===== src/rtl/fft_stage_sequencer.sv =====
`default_nettype none
// ============================================================================
// Module      : fft_stage_sequencer
// Description : Address/control sequencer for an in-place radix-2 DIT FFT.
//               Issues one butterfly per cycle per stage (operand addresses
//               plus twiddle index), delays them by the butterfly latency for
//               RAM write-back, and drains the pipe between stages.
// Revision    : 1.0 - initial release
// ============================================================================
module fft_stage_sequencer #(
    parameter int N_LOG2   = 10,
    parameter int ROM_LEN  = 512,
    parameter int PIPE_LAT = 4
) (
    input  logic              clk,
    input  logic              rst,
    input  logic              start,
    input  logic              stall,
    output logic              busy,
    output logic              done,
    output logic [N_LOG2-1:0] stage,
    output logic              rd_en,
    output logic [N_LOG2-1:0] rd_addr_a,
    output logic [N_LOG2-1:0] rd_addr_b,
    output logic [15:0]       tw_addr,
    output logic              wr_en,
    output logic [N_LOG2-1:0] wr_addr_a,
    output logic [N_LOG2-1:0] wr_addr_b
);

    // The twiddle LUT must cover every index j << (N_LOG2-1-s) < N/2.
    if (ROM_LEN < (2 ** (N_LOG2 - 1))) begin : g_rom_len_check
        $error("fft_stage_sequencer: ROM_LEN must be >= N/2");
    end
    if (PIPE_LAT < 1) begin : g_pipe_lat_check
        $error("fft_stage_sequencer: PIPE_LAT must be >= 1");
    end

    localparam int                c_DRAIN_W    = (PIPE_LAT > 1) ? $clog2(PIPE_LAT) : 1;
    localparam logic [c_DRAIN_W-1:0] c_DRAIN_LAST = c_DRAIN_W'(PIPE_LAT - 1);
    localparam logic [N_LOG2-2:0] c_CNT_LAST   = {(N_LOG2-1){1'b1}};
    localparam logic [N_LOG2-1:0] c_STAGE_LAST = N_LOG2'(N_LOG2 - 1);
    localparam logic [N_LOG2-1:0] c_ONE        = N_LOG2'(1);

    typedef enum logic [1:0] {
        S_IDLE  = 2'd0,
        S_RUN   = 2'd1,
        S_DRAIN = 2'd2,
        S_DONE  = 2'd3
    } state_t;

    state_t                r_state_q, w_state_d;
    logic [N_LOG2-2:0]     r_cnt_q,   w_cnt_d;
    logic [N_LOG2-1:0]     r_stage_q, w_stage_d;
    logic [c_DRAIN_W-1:0]  r_drain_q, w_drain_d;

    logic [PIPE_LAT-1:0]              r_pipe_en_q, w_pipe_en_d;
    logic [PIPE_LAT-1:0][N_LOG2-1:0]  r_pipe_a_q,  w_pipe_a_d;
    logic [PIPE_LAT-1:0][N_LOG2-1:0]  r_pipe_b_q,  w_pipe_b_d;

    logic [N_LOG2-1:0] w_cnt_ext;
    logic [N_LOG2-1:0] w_j;
    logic [N_LOG2-1:0] w_a;
    logic [N_LOG2-1:0] w_b;
    logic [15:0]       w_tw;
    logic              w_issue;

    // Butterfly addressing: insert a zero at bit s of the counter for A,
    // B sits 2**s above A, twiddle is the in-group offset scaled to the LUT.
    always_comb begin
        w_cnt_ext = {1'b0, r_cnt_q};
        w_j       = w_cnt_ext & ((c_ONE << r_stage_q) - c_ONE);
        w_a       = ((w_cnt_ext >> r_stage_q) << (r_stage_q + c_ONE)) | w_j;
        w_b       = w_a + (c_ONE << r_stage_q);
        w_tw      = 16'(w_j) << (c_STAGE_LAST - r_stage_q);
        w_issue   = (r_state_q == S_RUN) && !stall;
    end

    // Next-state logic: issue N/2 butterflies, drain PIPE_LAT cycles, repeat per stage.
    always_comb begin
        w_state_d = r_state_q;
        w_cnt_d   = r_cnt_q;
        w_stage_d = r_stage_q;
        w_drain_d = r_drain_q;
        case (r_state_q)
            S_IDLE: begin
                if (start) begin
                    w_state_d = S_RUN;
                    w_cnt_d   = '0;
                    w_stage_d = '0;
                end
            end
            S_RUN: begin
                if (w_issue) begin
                    if (r_cnt_q == c_CNT_LAST) begin
                        w_cnt_d   = '0;
                        w_drain_d = '0;
                        w_state_d = S_DRAIN;
                    end else begin
                        w_cnt_d = r_cnt_q + 1'b1;
                    end
                end
            end
            S_DRAIN: begin
                if (r_drain_q == c_DRAIN_LAST) begin
                    w_drain_d = '0;
                    if (r_stage_q == c_STAGE_LAST) begin
                        w_state_d = S_DONE;
                    end else begin
                        w_stage_d = r_stage_q + c_ONE;
                        w_state_d = S_RUN;
                    end
                end else begin
                    w_drain_d = r_drain_q + 1'b1;
                end
            end
            S_DONE: begin
                w_state_d = S_IDLE;
                w_stage_d = '0;
            end
            default: begin
                w_state_d = S_IDLE;
            end
        endcase
    end

    // Write-back delay line; shifts every cycle regardless of stall or state.
    always_comb begin
        w_pipe_en_d    = '0;
        w_pipe_a_d     = '0;
        w_pipe_b_d     = '0;
        w_pipe_en_d[0] = rd_en;
        w_pipe_a_d[0]  = rd_addr_a;
        w_pipe_b_d[0]  = rd_addr_b;
        for (int i = 1; i < PIPE_LAT; i++) begin
            w_pipe_en_d[i] = r_pipe_en_q[i-1];
            w_pipe_a_d[i]  = r_pipe_a_q[i-1];
            w_pipe_b_d[i]  = r_pipe_b_q[i-1];
        end
    end

    // State, counters and delay line registers.
    always_ff @(posedge clk) begin
        if (rst) begin
            r_state_q   <= S_IDLE;
            r_cnt_q     <= '0;
            r_stage_q   <= '0;
            r_drain_q   <= '0;
            r_pipe_en_q <= '0;
            r_pipe_a_q  <= '0;
            r_pipe_b_q  <= '0;
        end else begin
            r_state_q   <= w_state_d;
            r_cnt_q     <= w_cnt_d;
            r_stage_q   <= w_stage_d;
            r_drain_q   <= w_drain_d;
            r_pipe_en_q <= w_pipe_en_d;
            r_pipe_a_q  <= w_pipe_a_d;
            r_pipe_b_q  <= w_pipe_b_d;
        end
    end

    // Outputs; read-side addresses forced to zero while idle so reset leaves everything at 0.
    always_comb begin
        busy      = (r_state_q != S_IDLE);
        done      = (r_state_q == S_DONE);
        stage     = r_stage_q;
        rd_en     = w_issue;
        rd_addr_a = (r_state_q == S_IDLE) ? '0 : w_a;
        rd_addr_b = (r_state_q == S_IDLE) ? '0 : w_b;
        tw_addr   = (r_state_q == S_IDLE) ? '0 : w_tw;
        wr_en     = r_pipe_en_q[PIPE_LAT-1];
        wr_addr_a = r_pipe_a_q[PIPE_LAT-1];
        wr_addr_b = r_pipe_b_q[PIPE_LAT-1];
    end

endmodule
`default_nettype wire

===== config.mk =====
export PLATFORM = sky130hd
export DESIGN_NAME = fft_stage_sequencer
export DESIGN_NICKNAME = d
export VERILOG_FILES = /design/src/rtl/fft_stage_sequencer.sv
export SDC_FILE = /design/constraint.sdc
export NUM_CORES = 1
export LEC_CHECK = 0
export ABC_AREA = 1
export ABC_CLOCK_PERIOD_IN_PS = 9050
export CAP_MARGIN = 15
export CORE_MARGIN = 3
export CORE_UTILIZATION = 60
export CTS_BUF_LIST = sky130_fd_sc_hd__clkbuf_4 sky130_fd_sc_hd__clkbuf_8
export DETAILED_ROUTE_END_ITERATION = 6
export PLACE_DENSITY = 0.95
export SETUP_SLACK_MARGIN = 0.5
export SYNTH_ARGS = -nofsm -noshare
export SYNTH_HDL_FRONTEND = slang
export SYNTH_SLANG_ARGS = --single-unit

===== constraint.sdc =====
create_clock -name clk -period 9.05 [get_ports clk]
set_input_delay 0.905 -clock clk [delete_from_list [all_inputs] [get_ports clk]]
set_output_delay 0.905 -clock clk [all_outputs]
set_load 0.01 [all_outputs]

Problem details — For every line in the data above that has the string "addresses", return that line.

Exercise solution —
//               Issues one butterfly per cycle per stage (operand addresses
    // Outputs; read-side addresses forced to zero while idle so reset leaves everything at 0.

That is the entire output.